"""

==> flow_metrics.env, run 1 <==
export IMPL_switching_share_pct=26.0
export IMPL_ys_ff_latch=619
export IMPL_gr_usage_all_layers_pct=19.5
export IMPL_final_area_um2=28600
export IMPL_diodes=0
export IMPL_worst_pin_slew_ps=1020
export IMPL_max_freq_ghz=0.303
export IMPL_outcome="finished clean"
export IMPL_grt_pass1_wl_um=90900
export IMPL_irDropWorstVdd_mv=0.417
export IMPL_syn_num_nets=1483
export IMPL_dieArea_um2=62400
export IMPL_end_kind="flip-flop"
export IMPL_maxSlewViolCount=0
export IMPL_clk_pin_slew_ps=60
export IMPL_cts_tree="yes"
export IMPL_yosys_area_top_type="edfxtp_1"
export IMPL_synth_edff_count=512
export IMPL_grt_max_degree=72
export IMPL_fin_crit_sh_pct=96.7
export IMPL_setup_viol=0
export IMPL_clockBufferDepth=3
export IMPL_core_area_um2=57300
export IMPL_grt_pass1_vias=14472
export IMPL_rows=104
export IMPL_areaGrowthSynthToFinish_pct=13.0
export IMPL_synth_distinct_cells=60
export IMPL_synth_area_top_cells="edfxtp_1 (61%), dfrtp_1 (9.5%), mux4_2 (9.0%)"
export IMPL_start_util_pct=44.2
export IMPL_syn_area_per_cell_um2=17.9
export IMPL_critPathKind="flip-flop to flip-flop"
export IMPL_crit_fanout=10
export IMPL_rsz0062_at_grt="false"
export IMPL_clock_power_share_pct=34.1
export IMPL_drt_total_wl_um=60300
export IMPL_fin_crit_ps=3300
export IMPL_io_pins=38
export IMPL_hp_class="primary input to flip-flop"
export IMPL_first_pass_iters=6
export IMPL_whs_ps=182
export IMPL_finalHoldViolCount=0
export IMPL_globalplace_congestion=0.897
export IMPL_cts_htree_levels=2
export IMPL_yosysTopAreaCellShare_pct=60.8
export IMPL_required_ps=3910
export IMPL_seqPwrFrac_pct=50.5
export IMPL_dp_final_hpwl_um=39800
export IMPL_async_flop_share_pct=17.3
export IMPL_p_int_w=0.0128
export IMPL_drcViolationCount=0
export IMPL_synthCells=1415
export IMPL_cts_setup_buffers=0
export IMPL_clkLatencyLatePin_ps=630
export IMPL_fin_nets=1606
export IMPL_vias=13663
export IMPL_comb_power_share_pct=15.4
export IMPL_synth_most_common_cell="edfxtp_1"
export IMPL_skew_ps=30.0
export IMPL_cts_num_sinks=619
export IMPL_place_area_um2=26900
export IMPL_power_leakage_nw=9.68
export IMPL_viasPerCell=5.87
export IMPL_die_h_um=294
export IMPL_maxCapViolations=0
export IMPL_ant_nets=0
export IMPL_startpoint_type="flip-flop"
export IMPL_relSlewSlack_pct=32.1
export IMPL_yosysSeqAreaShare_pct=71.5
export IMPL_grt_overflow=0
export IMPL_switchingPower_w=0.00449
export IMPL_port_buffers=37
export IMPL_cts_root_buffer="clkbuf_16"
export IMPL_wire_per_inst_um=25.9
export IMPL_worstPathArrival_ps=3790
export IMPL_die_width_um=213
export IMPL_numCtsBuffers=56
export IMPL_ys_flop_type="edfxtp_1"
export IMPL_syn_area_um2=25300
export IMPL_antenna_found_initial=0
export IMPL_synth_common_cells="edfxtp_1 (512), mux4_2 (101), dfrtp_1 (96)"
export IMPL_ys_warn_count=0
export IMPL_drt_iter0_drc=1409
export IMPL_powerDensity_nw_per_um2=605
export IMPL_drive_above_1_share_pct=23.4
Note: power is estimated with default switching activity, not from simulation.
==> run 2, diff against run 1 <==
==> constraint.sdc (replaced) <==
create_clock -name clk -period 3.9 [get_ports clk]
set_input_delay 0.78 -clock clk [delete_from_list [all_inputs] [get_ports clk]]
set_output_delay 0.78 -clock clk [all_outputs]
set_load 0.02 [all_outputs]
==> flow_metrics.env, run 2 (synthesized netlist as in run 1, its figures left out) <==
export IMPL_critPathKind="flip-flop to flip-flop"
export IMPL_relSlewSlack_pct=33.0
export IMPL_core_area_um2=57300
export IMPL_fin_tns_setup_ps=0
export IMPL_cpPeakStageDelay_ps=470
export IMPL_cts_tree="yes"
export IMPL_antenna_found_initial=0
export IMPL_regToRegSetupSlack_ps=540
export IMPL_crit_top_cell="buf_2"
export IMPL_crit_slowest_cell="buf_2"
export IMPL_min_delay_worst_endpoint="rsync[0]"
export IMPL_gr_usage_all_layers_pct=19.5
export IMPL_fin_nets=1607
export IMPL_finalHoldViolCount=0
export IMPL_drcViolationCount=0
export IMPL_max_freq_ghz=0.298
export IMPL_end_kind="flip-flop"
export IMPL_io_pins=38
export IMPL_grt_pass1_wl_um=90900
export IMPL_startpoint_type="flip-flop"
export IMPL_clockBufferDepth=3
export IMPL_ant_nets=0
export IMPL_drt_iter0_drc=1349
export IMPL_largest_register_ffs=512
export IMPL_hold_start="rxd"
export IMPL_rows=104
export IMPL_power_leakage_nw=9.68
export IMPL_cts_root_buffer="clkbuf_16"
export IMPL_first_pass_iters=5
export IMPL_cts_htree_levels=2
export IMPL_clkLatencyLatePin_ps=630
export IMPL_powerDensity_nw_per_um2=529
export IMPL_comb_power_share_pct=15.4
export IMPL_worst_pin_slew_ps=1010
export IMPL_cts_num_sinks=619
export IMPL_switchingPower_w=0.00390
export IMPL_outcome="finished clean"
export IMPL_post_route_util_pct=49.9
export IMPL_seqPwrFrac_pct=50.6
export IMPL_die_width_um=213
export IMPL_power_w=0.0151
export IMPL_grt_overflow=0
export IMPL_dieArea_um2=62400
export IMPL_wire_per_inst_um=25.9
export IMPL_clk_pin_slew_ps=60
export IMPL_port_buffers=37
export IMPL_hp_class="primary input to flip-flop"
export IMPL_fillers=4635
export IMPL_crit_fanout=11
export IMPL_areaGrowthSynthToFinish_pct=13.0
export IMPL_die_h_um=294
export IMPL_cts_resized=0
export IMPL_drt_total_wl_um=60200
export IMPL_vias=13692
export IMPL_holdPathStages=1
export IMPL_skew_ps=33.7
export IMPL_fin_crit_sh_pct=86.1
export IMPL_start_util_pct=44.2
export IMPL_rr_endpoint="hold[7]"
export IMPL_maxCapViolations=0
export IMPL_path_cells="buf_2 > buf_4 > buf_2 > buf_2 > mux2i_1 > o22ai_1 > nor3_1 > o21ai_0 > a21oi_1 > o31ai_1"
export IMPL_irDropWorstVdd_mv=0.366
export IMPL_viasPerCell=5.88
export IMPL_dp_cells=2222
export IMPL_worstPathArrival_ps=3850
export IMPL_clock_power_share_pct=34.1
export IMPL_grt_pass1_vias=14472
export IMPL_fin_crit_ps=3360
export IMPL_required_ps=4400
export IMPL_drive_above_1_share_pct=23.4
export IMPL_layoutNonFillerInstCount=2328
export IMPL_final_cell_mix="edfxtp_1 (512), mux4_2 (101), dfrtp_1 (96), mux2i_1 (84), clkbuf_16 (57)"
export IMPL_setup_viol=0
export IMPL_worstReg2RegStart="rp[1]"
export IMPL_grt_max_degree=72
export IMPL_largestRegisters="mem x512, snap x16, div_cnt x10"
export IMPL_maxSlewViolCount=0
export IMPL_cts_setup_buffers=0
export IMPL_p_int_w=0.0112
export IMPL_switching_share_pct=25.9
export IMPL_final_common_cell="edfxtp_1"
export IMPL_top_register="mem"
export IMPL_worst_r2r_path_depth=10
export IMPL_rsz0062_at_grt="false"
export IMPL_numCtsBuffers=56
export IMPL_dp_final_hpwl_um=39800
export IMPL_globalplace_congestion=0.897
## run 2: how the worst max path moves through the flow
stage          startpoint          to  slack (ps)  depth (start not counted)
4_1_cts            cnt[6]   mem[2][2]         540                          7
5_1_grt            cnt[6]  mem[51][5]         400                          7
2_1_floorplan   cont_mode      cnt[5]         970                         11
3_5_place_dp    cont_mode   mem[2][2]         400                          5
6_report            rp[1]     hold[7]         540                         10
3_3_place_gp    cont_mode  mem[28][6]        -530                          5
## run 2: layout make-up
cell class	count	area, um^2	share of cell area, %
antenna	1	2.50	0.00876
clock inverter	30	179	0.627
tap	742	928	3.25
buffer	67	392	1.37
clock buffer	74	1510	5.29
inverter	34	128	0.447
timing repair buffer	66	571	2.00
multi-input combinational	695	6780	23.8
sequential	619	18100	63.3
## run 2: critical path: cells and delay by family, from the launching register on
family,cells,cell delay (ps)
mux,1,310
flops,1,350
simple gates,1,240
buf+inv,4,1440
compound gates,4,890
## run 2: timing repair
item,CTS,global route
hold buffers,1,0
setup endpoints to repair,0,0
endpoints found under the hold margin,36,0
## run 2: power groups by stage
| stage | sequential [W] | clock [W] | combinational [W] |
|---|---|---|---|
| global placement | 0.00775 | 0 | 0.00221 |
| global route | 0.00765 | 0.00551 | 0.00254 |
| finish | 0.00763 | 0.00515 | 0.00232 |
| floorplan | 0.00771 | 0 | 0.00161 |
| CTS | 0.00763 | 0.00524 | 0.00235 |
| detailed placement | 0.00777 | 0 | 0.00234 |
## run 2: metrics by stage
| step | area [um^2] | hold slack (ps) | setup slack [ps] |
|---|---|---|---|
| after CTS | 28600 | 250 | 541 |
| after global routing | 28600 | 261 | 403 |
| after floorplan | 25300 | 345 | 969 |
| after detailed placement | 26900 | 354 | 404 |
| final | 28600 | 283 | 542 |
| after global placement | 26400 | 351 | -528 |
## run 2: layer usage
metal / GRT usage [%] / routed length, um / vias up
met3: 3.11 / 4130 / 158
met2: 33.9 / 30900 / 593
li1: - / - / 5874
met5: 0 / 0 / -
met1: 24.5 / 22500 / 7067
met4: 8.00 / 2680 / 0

"""

- [Problem statement]: Show the lines where the word "gates" appears in the entries.

- [Exercise output]:
simple gates,1,240
compound gates,4,890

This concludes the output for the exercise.